Сопоставления — инструмент тех, кто ищет объяснения. К примеру, нам дан факт, что некоторые пресвитерианские священники в Массачусетсе пили много рома. Тогда линейная связь между их средними зарплатами и ценой на ром в Гаване в течение нескольких столетий будет не более чем результатом сравнения двух величин, равно зависимых от стоимости жизни. Если допустить, что сопоставления могут служить доказательствами, тогда надо бы сделать вывод, что во времена разрешений на радиоприемники в Британии существовала жесткая связь между количеством душевнобольных в соответствующих заведениях и количеством выданных разрешений.

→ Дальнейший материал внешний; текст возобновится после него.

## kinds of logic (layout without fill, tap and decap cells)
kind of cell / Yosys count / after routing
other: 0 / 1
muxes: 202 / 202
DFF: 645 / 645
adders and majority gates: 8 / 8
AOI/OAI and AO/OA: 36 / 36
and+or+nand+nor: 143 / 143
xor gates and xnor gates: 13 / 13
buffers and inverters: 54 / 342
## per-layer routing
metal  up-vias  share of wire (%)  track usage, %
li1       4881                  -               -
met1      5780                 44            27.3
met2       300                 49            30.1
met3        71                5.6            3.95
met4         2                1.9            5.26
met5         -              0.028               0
--- config.mk ---
export PLATFORM = sky130hd
export DESIGN_NAME = rv_multicycle_ctrl_alu
export DESIGN_NICKNAME = d
export VERILOG_FILES = /design/src/rtl/rv_multicycle_ctrl_alu.sv
export SDC_FILE = /design/constraint.sdc
export NUM_CORES = 1
export LEC_CHECK = 0
export ABC_AREA = 0
export CAP_MARGIN = 0
export CORE_UTILIZATION = 45
export DETAILED_ROUTE_END_ITERATION = 8
export GPL_ROUTABILITY_DRIVEN = 0
export PLACE_DENSITY_LB_ADDON = 0.3
export SYNTH_ARGS = -nofsm -noshare
export SYNTH_HDL_FRONTEND = slang
export SYNTH_SLANG_ARGS = --single-unit
--- constraint.sdc ---
create_clock -name clk -period 4.3 [get_ports clk]
set_input_delay 0.645 -clock clk [delete_from_list [all_inputs] [get_ports clk]]
set_output_delay 0.645 -clock clk [all_outputs]
set_load 0.02 [all_outputs]
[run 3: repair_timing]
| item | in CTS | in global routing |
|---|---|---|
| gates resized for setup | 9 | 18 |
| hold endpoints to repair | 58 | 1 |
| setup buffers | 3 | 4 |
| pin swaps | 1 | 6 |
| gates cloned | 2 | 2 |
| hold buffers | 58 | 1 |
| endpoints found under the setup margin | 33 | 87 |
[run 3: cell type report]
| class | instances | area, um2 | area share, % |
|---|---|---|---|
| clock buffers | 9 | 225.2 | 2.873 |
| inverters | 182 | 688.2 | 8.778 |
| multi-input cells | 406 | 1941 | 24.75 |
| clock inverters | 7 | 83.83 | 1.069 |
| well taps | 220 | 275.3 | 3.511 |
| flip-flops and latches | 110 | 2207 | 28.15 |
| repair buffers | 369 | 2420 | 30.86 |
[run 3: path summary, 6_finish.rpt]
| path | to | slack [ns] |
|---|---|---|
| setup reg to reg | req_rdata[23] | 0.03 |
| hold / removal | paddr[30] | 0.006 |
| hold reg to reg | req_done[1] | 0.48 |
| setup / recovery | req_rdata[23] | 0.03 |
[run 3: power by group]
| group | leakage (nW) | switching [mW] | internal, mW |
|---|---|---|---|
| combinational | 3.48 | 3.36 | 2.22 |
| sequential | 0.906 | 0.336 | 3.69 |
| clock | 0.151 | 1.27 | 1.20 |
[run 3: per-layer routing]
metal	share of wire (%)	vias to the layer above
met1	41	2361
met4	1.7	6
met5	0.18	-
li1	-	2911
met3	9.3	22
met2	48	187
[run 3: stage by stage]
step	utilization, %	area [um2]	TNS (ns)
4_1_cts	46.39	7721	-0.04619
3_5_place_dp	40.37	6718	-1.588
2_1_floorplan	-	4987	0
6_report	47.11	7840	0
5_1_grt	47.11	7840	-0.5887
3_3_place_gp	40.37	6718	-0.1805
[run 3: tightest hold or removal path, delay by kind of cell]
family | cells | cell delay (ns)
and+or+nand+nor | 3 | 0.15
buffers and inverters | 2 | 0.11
$ cat src/rtl/lift_pkg.sv
// Shared definitions for the lift car controller: state encoding, direction
// constants and the timer width helper.
package lift_pkg;

  typedef enum logic [1:0] {
    ST_IDLE,
    ST_MOVE,
    ST_DOOR
  } state_t;

  localparam logic DIR_UP = 1'b1;
  localparam logic DIR_DN = 1'b0;

  // Bits needed to hold (max(a,b) - 1), never less than one.
  function automatic int unsigned timer_width(input int unsigned a, input int unsigned b);
    int unsigned m;
    m = (a > b) ? a : b;
    return (m < 2) ? 1 : $clog2(m);
  endfunction

endpackage

$ cat src/rtl/lift_tick_timer.sv
// Loadable down-counter advanced only on slowref ticks; saturates at zero
// and flags it. Used for both travel and door dwell timing.
module lift_tick_timer #(
  parameter int unsigned W = 4
) (
  input  logic         clk,
  input  logic         rst_n,
  input  logic         tick,
  input  logic         load,
  input  logic [W-1:0] load_val,
  output logic         zero
);

  logic [W-1:0] count;

  always_ff @(posedge clk or negedge rst_n) begin
    if (!rst_n) begin
      count <= '0;
    end else if (tick) begin
      if (load)
        count <= load_val;
      else if (count != '0)
        count <= count - 1'b1;
    end
  end

  assign zero = (count == '0);

endmodule
<file path="src/rtl/sysctrl_irq.sv">
// sysctrl_irq: system control register block for the management SoC bus.
// Holds the user wishbone interface enable and N_IRQ user interrupt channels,
// each with a 2-flop synchroniser (plus an edge-detect flop), a per-channel
// level/edge mode, sticky write-1-to-clear pending bits (edge mode) and
// enable-gated interrupt outputs.
//
// Ports:
//   clk, resetn        system clock, asynchronous active-low reset
//   iomem_*            simple valid/ready register bus (wstrb == 0 is a read)
//   user_irq_in        asynchronous interrupt requests from the user area
//   user_irq_ena       enable register contents
//   mprj_wb_iena       user wishbone interface enable
//   user_irq           pending & enable, per channel
//   irq_any            OR of user_irq
module sysctrl_irq #(
    parameter logic [31:0] BASE_ADR = 32'h2300_0000,
    parameter int unsigned N_IRQ    = 3,
    parameter logic [7:0]  IRQ_ENA  = 8'h00,
    parameter logic [7:0]  WB_ENA   = 8'h04,
    parameter logic [7:0]  IRQ_EDGE = 8'h08,
    parameter logic [7:0]  IRQ_RAW  = 8'h0C,
    parameter logic [7:0]  IRQ_PEND = 8'h10,
    parameter logic [7:0]  IRQ_STAT = 8'h14
) (
    input  logic             clk,
    input  logic             resetn,
    input  logic [31:0]      iomem_addr,
    input  logic             iomem_valid,
    input  logic [3:0]       iomem_wstrb,
    input  logic [31:0]      iomem_wdata,
    output logic [31:0]      iomem_rdata,
    output logic             iomem_ready,
    input  logic [N_IRQ-1:0] user_irq_in,
    output logic [N_IRQ-1:0] user_irq_ena,
    output logic             mprj_wb_iena,
    output logic [N_IRQ-1:0] user_irq,
    output logic             irq_any
);

    logic [N_IRQ-1:0] ena_q, edge_q, pend_q;
    logic [N_IRQ-1:0] s1_q, s2_q, s3_q;
    logic             wb_q;
    logic             ready_q;
    logic [31:0]      rdata_q;

    logic             accept, wr;
    logic [7:0]       off;
    logic [31:0]      bmask;
    logic [N_IRQ-1:0] wmask, wbits;
    logic [N_IRQ-1:0] ena_d, edge_d, pend_d, clr;
    logic             wb_d;
    logic [31:0]      rd_mux;
    logic             unused_bits;

    // Ready being high blocks acceptance, so a held request is re-accepted
    // only every second cycle.
    assign accept = iomem_valid && !ready_q && (iomem_addr[31:8] == BASE_ADR[31:8]);
    assign wr     = accept && (iomem_wstrb != 4'b0000);
    assign off    = iomem_addr[7:0];
    assign bmask  = {{8{iomem_wstrb[3]}}, {8{iomem_wstrb[2]}},
                     {8{iomem_wstrb[1]}}, {8{iomem_wstrb[0]}}};
    assign wmask  = bmask[N_IRQ-1:0];
    assign wbits  = iomem_wdata[N_IRQ-1:0];

    assign unused_bits = ^{iomem_wdata, bmask};

    always_comb begin
        rd_mux = '0;
        case (off)
            IRQ_ENA:  rd_mux = 32'(ena_q);
            WB_ENA:   rd_mux = {31'b0, wb_q};
            IRQ_EDGE: rd_mux = 32'(edge_q);
            IRQ_RAW:  rd_mux = 32'(s2_q);
            IRQ_PEND: rd_mux = 32'(pend_q);
            IRQ_STAT: rd_mux = 32'(pend_q & ena_q);
            default:  rd_mux = '0;
        endcase
    end

    always_comb begin
        ena_d  = ena_q;
        edge_d = edge_q;
        wb_d   = wb_q;
        clr    = '0;
        if (wr) begin
            if (off == IRQ_ENA)
                ena_d = (ena_q & ~wmask) | (wbits & wmask);
            if (off == IRQ_EDGE)
                edge_d = (edge_q & ~wmask) | (wbits & wmask);
            if (off == WB_ENA && iomem_wstrb[0])
                wb_d = iomem_wdata[0];
            if (off == IRQ_PEND)
                clr = wmask & wbits;
        end
        // Edge channels: sticky, a new rising edge wins over a same-cycle W1C.
        // Level channels: follow the synchronised input.
        pend_d = (edge_q & ((pend_q & ~clr) | (s2_q & ~s3_q))) | (~edge_q & s2_q);
    end

    always_ff @(posedge clk or negedge resetn) begin
        if (!resetn) begin
            ena_q   <= '0;
            edge_q  <= '0;
            pend_q  <= '0;
            s1_q    <= '0;
            s2_q    <= '0;
            s3_q    <= '0;
            wb_q    <= 1'b0;
            ready_q <= 1'b0;
            rdata_q <= '0;
        end else begin
            s1_q    <= user_irq_in;
            s2_q    <= s1_q;
            s3_q    <= s2_q;
            ena_q   <= ena_d;
            edge_q  <= edge_d;
            wb_q    <= wb_d;
            pend_q  <= pend_d;
            ready_q <= accept;
            if (accept)
                rdata_q <= rd_mux;
        end
    end

    assign iomem_ready  = ready_q;
    assign iomem_rdata  = rdata_q;
    assign user_irq_ena = ena_q;
    assign mprj_wb_iena = wb_q;
    assign user_irq     = pend_q & ena_q;
    assign irq_any      = |(pend_q & ena_q);

endmodule

</file>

В результате стали появляться пугающие истории о чистоте сахара, чрезмерной чистоте, раздражающей органы пищеварения как никакая другая еда ранее! По правде говоря, как только сахар смешивается с другой едой, слюной или желудочным соком, он перестает быть чистым — вот и вся история. В 1970-х гг. австралийская индустрия даже не пыталась оспаривать эти фантазии фактами — тогда просто начали рекламировать сахар как натуральный продукт и быстро восстановили рынок. Потребителей успокоило осознание того, что болиголов, молния, падающие астероиды, стрихнин, коровьи лепешки, ядовитый плющ, мышьяк, большие белые акулы, жалящая крапива, тарантулы, кобры и скунсы — все они такие же натуральные. Аргумент сработал. Правда, научное обоснование здесь было не сильнее, чем в нападках на сахар. Но все это было ничто по сравнению с атакой на его заменители.

Альтернативы

Заменители сахара, как и сам сахар, становятся объектом не очень разумной критики. Их обвиняют в том, что они вызывают болезни, расщепляются на ядовитые вещества и — самое ужасное — в том, что они были открыты случайно. Если человек не слишком образован и при этом еще имеет пунктик в отношении еды, случайное открытие для него — это работа дьявола, если не хуже.

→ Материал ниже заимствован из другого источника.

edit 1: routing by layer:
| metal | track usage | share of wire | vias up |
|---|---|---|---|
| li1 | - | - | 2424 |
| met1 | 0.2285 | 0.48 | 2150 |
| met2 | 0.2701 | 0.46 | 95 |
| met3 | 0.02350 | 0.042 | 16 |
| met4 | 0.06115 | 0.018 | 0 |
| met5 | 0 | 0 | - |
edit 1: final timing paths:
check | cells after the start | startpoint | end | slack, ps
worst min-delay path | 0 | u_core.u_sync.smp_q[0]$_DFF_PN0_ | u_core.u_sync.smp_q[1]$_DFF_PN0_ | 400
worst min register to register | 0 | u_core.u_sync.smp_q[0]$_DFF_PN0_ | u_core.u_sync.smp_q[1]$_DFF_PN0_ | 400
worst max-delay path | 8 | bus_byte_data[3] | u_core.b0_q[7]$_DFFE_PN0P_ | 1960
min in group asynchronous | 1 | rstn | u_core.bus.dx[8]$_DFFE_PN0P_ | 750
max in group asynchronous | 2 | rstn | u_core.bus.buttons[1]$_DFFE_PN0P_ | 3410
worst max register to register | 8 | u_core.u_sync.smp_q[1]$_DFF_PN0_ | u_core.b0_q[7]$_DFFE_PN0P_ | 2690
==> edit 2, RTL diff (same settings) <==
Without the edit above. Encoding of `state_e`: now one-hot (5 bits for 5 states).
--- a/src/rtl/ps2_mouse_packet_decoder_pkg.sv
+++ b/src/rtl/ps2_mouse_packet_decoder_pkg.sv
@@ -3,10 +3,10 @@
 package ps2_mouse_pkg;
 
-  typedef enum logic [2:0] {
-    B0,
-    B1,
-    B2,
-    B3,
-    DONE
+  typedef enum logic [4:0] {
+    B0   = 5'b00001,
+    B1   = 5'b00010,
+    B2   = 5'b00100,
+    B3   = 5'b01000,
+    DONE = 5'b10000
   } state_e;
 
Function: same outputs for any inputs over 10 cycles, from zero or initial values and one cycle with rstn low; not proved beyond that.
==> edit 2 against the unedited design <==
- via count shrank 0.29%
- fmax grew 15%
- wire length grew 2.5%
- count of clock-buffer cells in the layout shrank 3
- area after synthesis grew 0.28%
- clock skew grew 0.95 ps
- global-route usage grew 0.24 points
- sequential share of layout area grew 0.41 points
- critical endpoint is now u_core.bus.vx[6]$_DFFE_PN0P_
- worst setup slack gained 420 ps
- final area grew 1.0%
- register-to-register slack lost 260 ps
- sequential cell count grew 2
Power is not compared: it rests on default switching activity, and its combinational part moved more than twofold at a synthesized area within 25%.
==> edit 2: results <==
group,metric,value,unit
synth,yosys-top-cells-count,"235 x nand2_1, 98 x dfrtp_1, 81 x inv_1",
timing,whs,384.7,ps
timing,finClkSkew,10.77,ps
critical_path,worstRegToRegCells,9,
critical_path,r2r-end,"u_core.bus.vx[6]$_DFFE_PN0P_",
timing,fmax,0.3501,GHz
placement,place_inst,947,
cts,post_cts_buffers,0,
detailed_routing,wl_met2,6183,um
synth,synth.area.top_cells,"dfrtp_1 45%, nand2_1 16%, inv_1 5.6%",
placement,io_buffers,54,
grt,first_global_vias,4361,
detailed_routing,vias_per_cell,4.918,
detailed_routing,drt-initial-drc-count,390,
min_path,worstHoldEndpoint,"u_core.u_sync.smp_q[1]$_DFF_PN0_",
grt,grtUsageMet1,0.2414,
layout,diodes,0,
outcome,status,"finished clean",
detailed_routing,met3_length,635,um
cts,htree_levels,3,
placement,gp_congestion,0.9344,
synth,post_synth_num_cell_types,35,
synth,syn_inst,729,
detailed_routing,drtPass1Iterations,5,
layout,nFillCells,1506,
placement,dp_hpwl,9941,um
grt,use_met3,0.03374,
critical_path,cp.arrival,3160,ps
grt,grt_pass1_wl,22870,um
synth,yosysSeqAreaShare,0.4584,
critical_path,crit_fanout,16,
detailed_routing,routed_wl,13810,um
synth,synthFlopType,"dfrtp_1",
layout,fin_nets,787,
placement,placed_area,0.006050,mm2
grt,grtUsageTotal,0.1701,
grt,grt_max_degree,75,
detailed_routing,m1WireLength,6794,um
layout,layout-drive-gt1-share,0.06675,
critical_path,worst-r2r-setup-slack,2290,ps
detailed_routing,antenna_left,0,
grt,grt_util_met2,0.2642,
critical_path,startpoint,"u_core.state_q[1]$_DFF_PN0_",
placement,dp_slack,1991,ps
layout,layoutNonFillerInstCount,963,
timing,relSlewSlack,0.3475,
$ cat src/rtl/gpio_in_port.sv
// Memory-mapped GPIO input port: 2-flop synchroniser, per-bit debounce, sticky
// W1C rising-edge flags and a maskable interrupt level, read through a 4-word window.
module gpio_in_port #(
   parameter int unsigned                  DATA_WIDTH      = 32,
   parameter int unsigned                  GPIO_WIDTH      = 8,
   parameter logic [DATA_WIDTH-1:0]        BASE_ADDR       = 32'h1001_0040,
   parameter int unsigned                  DEBOUNCE_CYCLES = 4
) (
   input  logic                  clk,
   input  logic                  reset,
   input  logic [GPIO_WIDTH-1:0] GPIO_In,
   input  logic [DATA_WIDTH-1:0] addr,
   input  logic                  wr_en,
   input  logic [DATA_WIDTH-1:0] wr_data,
   output logic [DATA_WIDTH-1:0] rd_data,
   output logic                  hit,
   output logic                  irq
);

   localparam int unsigned CW = $clog2(DEBOUNCE_CYCLES + 1);
   localparam int unsigned WW = DATA_WIDTH - 2;
   localparam logic [CW-1:0] CNT_MAX   = CW'(DEBOUNCE_CYCLES - 1);
   localparam logic [WW-1:0] BASE_WORD = BASE_ADDR[DATA_WIDTH-1:2];

   localparam logic [1:0] OFF_DATA = 2'd0;
   localparam logic [1:0] OFF_EDGE = 2'd1;
   localparam logic [1:0] OFF_RAW  = 2'd2;
   localparam logic [1:0] OFF_MASK = 2'd3;

   logic [GPIO_WIDTH-1:0] r_s1;
   logic [GPIO_WIDTH-1:0] r_s2;
   logic [GPIO_WIDTH-1:0] r_deb;
   logic [GPIO_WIDTH-1:0] r_edge;
   logic [GPIO_WIDTH-1:0] r_mask;
   logic [CW-1:0]         r_cnt [GPIO_WIDTH];

   logic [WW-1:0]         w_word;
   logic [1:0]            w_sel;
   logic                  w_hit;
   logic                  w_wr_edge;
   logic                  w_wr_mask;
   logic [GPIO_WIDTH-1:0] w_clr;
   logic [GPIO_WIDTH-1:0] w_deb_nxt;
   logic [GPIO_WIDTH-1:0] w_rise;
   logic [GPIO_WIDTH-1:0] w_edge_nxt;
   logic [CW-1:0]         w_cnt_nxt [GPIO_WIDTH];
   logic                  w_unused;

   // Word offset relative to the window base; wraps for addresses below it.
   assign w_word    = addr[DATA_WIDTH-1:2] - BASE_WORD;
   assign w_hit     = (w_word < WW'(4));
   assign w_sel     = w_word[1:0];
   assign w_wr_edge = wr_en & w_hit & (w_sel == OFF_EDGE);
   assign w_wr_mask = wr_en & w_hit & (w_sel == OFF_MASK);
   assign w_unused  = ^{addr[1:0], wr_data};

   assign hit = w_hit;
   assign irq = |(r_edge & r_mask);

   always_comb begin
      rd_data = '0;
      if (w_hit) begin
         case (w_sel)
            OFF_DATA: rd_data = DATA_WIDTH'(r_deb);
            OFF_EDGE: rd_data = DATA_WIDTH'(r_edge);
            OFF_RAW:  rd_data = DATA_WIDTH'(r_s2);
            OFF_MASK: rd_data = DATA_WIDTH'(r_mask);
            default:  rd_data = '0;
         endcase
      end
   end

   // A bit flips only after DEBOUNCE_CYCLES consecutive samples that disagree with it.
   always_comb begin
      w_deb_nxt = r_deb;
      for (int i = 0; i < int'(GPIO_WIDTH); i++) begin
         w_cnt_nxt[i] = '0;
         if (r_s2[i] != r_deb[i]) begin
            if (r_cnt[i] == CNT_MAX) begin
               w_deb_nxt[i] = r_s2[i];
            end else begin
               w_cnt_nxt[i] = r_cnt[i] + CW'(1);
            end
         end
      end
   end

   // Set beats clear when both hit the same flag on one edge.
   assign w_rise     = w_deb_nxt & ~r_deb;
   assign w_clr      = w_wr_edge ? wr_data[GPIO_WIDTH-1:0] : '0;
   assign w_edge_nxt = (r_edge & ~w_clr) | w_rise;

   always_ff @(posedge clk or negedge reset) begin
      if (!reset) begin
         r_s1   <= '0;
         r_s2   <= '0;
         r_deb  <= '0;
         r_edge <= '0;
         r_mask <= '0;
         for (int i = 0; i < int'(GPIO_WIDTH); i++) begin
            r_cnt[i] <= '0;
         end
      end else begin
         r_s1   <= GPIO_In;
         r_s2   <= r_s1;
         r_deb  <= w_deb_nxt;
         r_edge <= w_edge_nxt;
         if (w_wr_mask) begin
            r_mask <= wr_data[GPIO_WIDTH-1:0];
         end
         for (int i = 0; i < int'(GPIO_WIDTH); i++) begin
            r_cnt[i] <= w_cnt_nxt[i];
         end
      end
   end

endmodule
File: src/rtl/cam_stream_gen.sv
// OV7670-style vsync/href/byte stream source carrying an RGB565 test pattern.
// Outputs are registered from a decode of the current state, one pclk behind it.
module cam_stream_gen
    import cam_pkg::*;
#(
    parameter int unsigned H_ACTIVE = 160,
    parameter int unsigned H_BLANK  = 16,
    parameter int unsigned V_SYNC   = 3,
    parameter int unsigned V_BACK   = 17,
    parameter int unsigned V_ACTIVE = 120,
    parameter int unsigned V_FRONT  = 10
) (
    input  logic       pclk,
    input  logic       reset,
    input  logic       en,
    input  logic       pattern,
    output logic       vsync,
    output logic       href,
    output logic [7:0] dout,
    output logic       frame_done
);

    localparam int unsigned LP        = 2 * H_ACTIVE + H_BLANK;
    localparam int unsigned CYC_W     = $clog2(LP);
    localparam int unsigned V_MAX_A   = (V_SYNC > V_BACK) ? V_SYNC : V_BACK;
    localparam int unsigned V_MAX_B   = (V_ACTIVE > V_FRONT) ? V_ACTIVE : V_FRONT;
    localparam int unsigned V_MAX     = (V_MAX_A > V_MAX_B) ? V_MAX_A : V_MAX_B;
    localparam int unsigned LINE_W    = (V_MAX > 1) ? $clog2(V_MAX) : 1;
    localparam int unsigned BAR_BYTES = H_ACTIVE / 4;
    localparam int unsigned BAR_W     = (BAR_BYTES > 1) ? $clog2(BAR_BYTES) : 1;

    cam_state_e       state_q, state_d;
    cam_pattern_e     pat_q, pat_d;
    logic [CYC_W-1:0] cyc_q, cyc_d;
    logic [LINE_W-1:0] line_q, line_d;
    logic [7:0]       ramp_q, ramp_d;
    logic [BAR_W-1:0] bar_byte_q, bar_byte_d;
    logic [2:0]       bar_idx_q, bar_idx_d;

    logic             vsync_d, href_d, frame_done_d;
    logic [7:0]       dout_d;
    logic [LINE_W-1:0] line_term;
    logic             cyc_last, phase_last, active_byte;
    logic [15:0]      bar_rgb;

    cam_colorbar_lut u_lut (
        .bar_idx (bar_idx_q),
        .rgb     (bar_rgb)
    );

    always_comb begin
        unique case (state_q)
            StVsync:  line_term = LINE_W'(V_SYNC - 1);
            StVback:  line_term = LINE_W'(V_BACK - 1);
            StActive: line_term = LINE_W'(V_ACTIVE - 1);
            StVfront: line_term = LINE_W'(V_FRONT - 1);
            default:  line_term = '0;
        endcase
        cyc_last    = (cyc_q == CYC_W'(LP - 1));
        phase_last  = cyc_last && (line_q == line_term);
        active_byte = (state_q == StActive) && (cyc_q < CYC_W'(2 * H_ACTIVE));
    end

    always_comb begin
        state_d    = state_q;
        pat_d      = pat_q;
        cyc_d      = cyc_q;
        line_d     = line_q;
        ramp_d     = ramp_q;
        bar_byte_d = '0;
        bar_idx_d  = '0;

        if (state_q != StIdle) begin
            cyc_d = cyc_last ? '0 : cyc_q + 1'b1;
            if (cyc_last) begin
                line_d = phase_last ? '0 : line_q + 1'b1;
            end
        end

        unique case (state_q)
            StIdle:   if (en) state_d = StVsync;
            StVsync:  if (phase_last) state_d = StVback;
            StVback:  if (phase_last) state_d = StActive;
            StActive: if (phase_last) state_d = StVfront;
            StVfront: if (phase_last) state_d = en ? StVsync : StIdle;
            default:  state_d = StIdle;
        endcase

        // Bar tracking restarts every line; the last active byte wraps it back to bar 0.
        if (active_byte) begin
            ramp_d = ramp_q + 1'b1;
            if (bar_byte_q == BAR_W'(BAR_BYTES - 1)) begin
                bar_idx_d = bar_idx_q + 1'b1;
            end else begin
                bar_byte_d = bar_byte_q + 1'b1;
                bar_idx_d  = bar_idx_q;
            end
        end

        if ((state_d == StVsync) && (state_q != StVsync)) begin
            ramp_d = '0;
            pat_d  = cam_pattern_e'(pattern);
        end

        vsync_d      = (state_q == StVsync);
        href_d       = active_byte;
        frame_done_d = (state_q == StVfront) && phase_last;
        dout_d       = '0;
        if (active_byte) begin
            if (pat_q == PatBars) begin
                dout_d = cyc_q[0] ? bar_rgb[7:0] : bar_rgb[15:8];
            end else begin
                dout_d = ramp_q;
            end
        end
    end

    always_ff @(posedge pclk or posedge reset) begin
        if (reset) begin
            state_q    <= StIdle;
            pat_q      <= PatRamp;
            cyc_q      <= '0;
            line_q     <= '0;
            ramp_q     <= '0;
            bar_byte_q <= '0;
            bar_idx_q  <= '0;
            vsync      <= 1'b0;
            href       <= 1'b0;
            dout       <= '0;
            frame_done <= 1'b0;
        end else begin
            state_q    <= state_d;
            pat_q      <= pat_d;
            cyc_q      <= cyc_d;
            line_q     <= line_d;
            ramp_q     <= ramp_d;
            bar_byte_q <= bar_byte_d;
            bar_idx_q  <= bar_idx_d;
            vsync      <= vsync_d;
            href       <= href_d;
            dout       <= dout_d;
            frame_done <= frame_done_d;
        end
    end

endmodule

File: config.mk
export PLATFORM = sky130hd
export DESIGN_NAME = cam_stream_gen
export DESIGN_NICKNAME = d
export VERILOG_FILES = /design/src/rtl/cam_pkg.sv /design/src/rtl/cam_colorbar_lut.sv /design/src/rtl/cam_stream_gen.sv
export SDC_FILE = /design/constraint.sdc
export NUM_CORES = 1
export LEC_CHECK = 0
export BUFFER_PORTS_ARGS = -buffer_cell sky130_fd_sc_hd__buf_2
export CORE_MARGIN = 4
export CORE_UTILIZATION = 54
export CTS_CLUSTER_DIAMETER = 50
export DETAILED_ROUTE_END_ITERATION = 12
export PLACE_DENSITY = 0.83
export REMOVE_ABC_BUFFERS = 1
export SYNTH_ARGS = -nofsm -noshare
export SYNTH_HDL_FRONTEND = slang
export SYNTH_HIERARCHICAL = 1
export SYNTH_SLANG_ARGS = --single-unit
File: constraint.sdc
create_clock -name pclk -period 2.1 [get_ports pclk]
set_input_delay 0.105 -clock pclk [delete_from_list [all_inputs] [get_ports pclk]]
set_output_delay 0.105 -clock pclk [all_outputs]
set_load 0.01 [all_outputs]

Весь парадокс заключается в том, что если такие люди будут докапываться до истины достаточно долго, то рано или поздно они ее найдут. Это как те обезьяны из известной теоремы, которые, если им дать бесконечное количество времени, в конце концов напечатают пьесу Шекспира. (Не они ли помогали мне при изучении шекспировской «Зимней сказки», не имеющей к сахару никакого отношения?) Но до того как искатели истины наткнутся на нее, они поднимут столько шума и галдежа, что медицинские факты, даже став очевидными, могут остаться незамеченными в общей шумихе. На самом деле многие научные открытия были совершены случайно, и нападки на конечный продукт, стоящий за этими случайными открытиями, далеки от того, чтобы называться конструктивной критикой. Неожиданные открытия случаются в химической лаборатории намного чаще, чем представляют себе те, кто находится вне ее стен!

Случайность № 1

Константин Фалберг, запатентовавший сахарин в 1879 г., объяснял, что случайно пролил немного химиката себе на руку, работая над пищевыми консервантами в лаборатории Айры Ремсена в Университете Джона Хопкинса. За ужином Фалберг почувствовал сладкий привкус, а на следующий день обнаружил в лаборатории его источник. Статью, посвященную новому веществу, Фалберг и Ремсен опубликовали в соавторстве, а получил патент и разбогател один Фалберг. Ремсен же стал президентом Университета Джонса Хопкинса и, как рассказывают, позже говаривал: «Фалберг — подлец. Меня тошнит, когда мое имя упоминают рядом с его».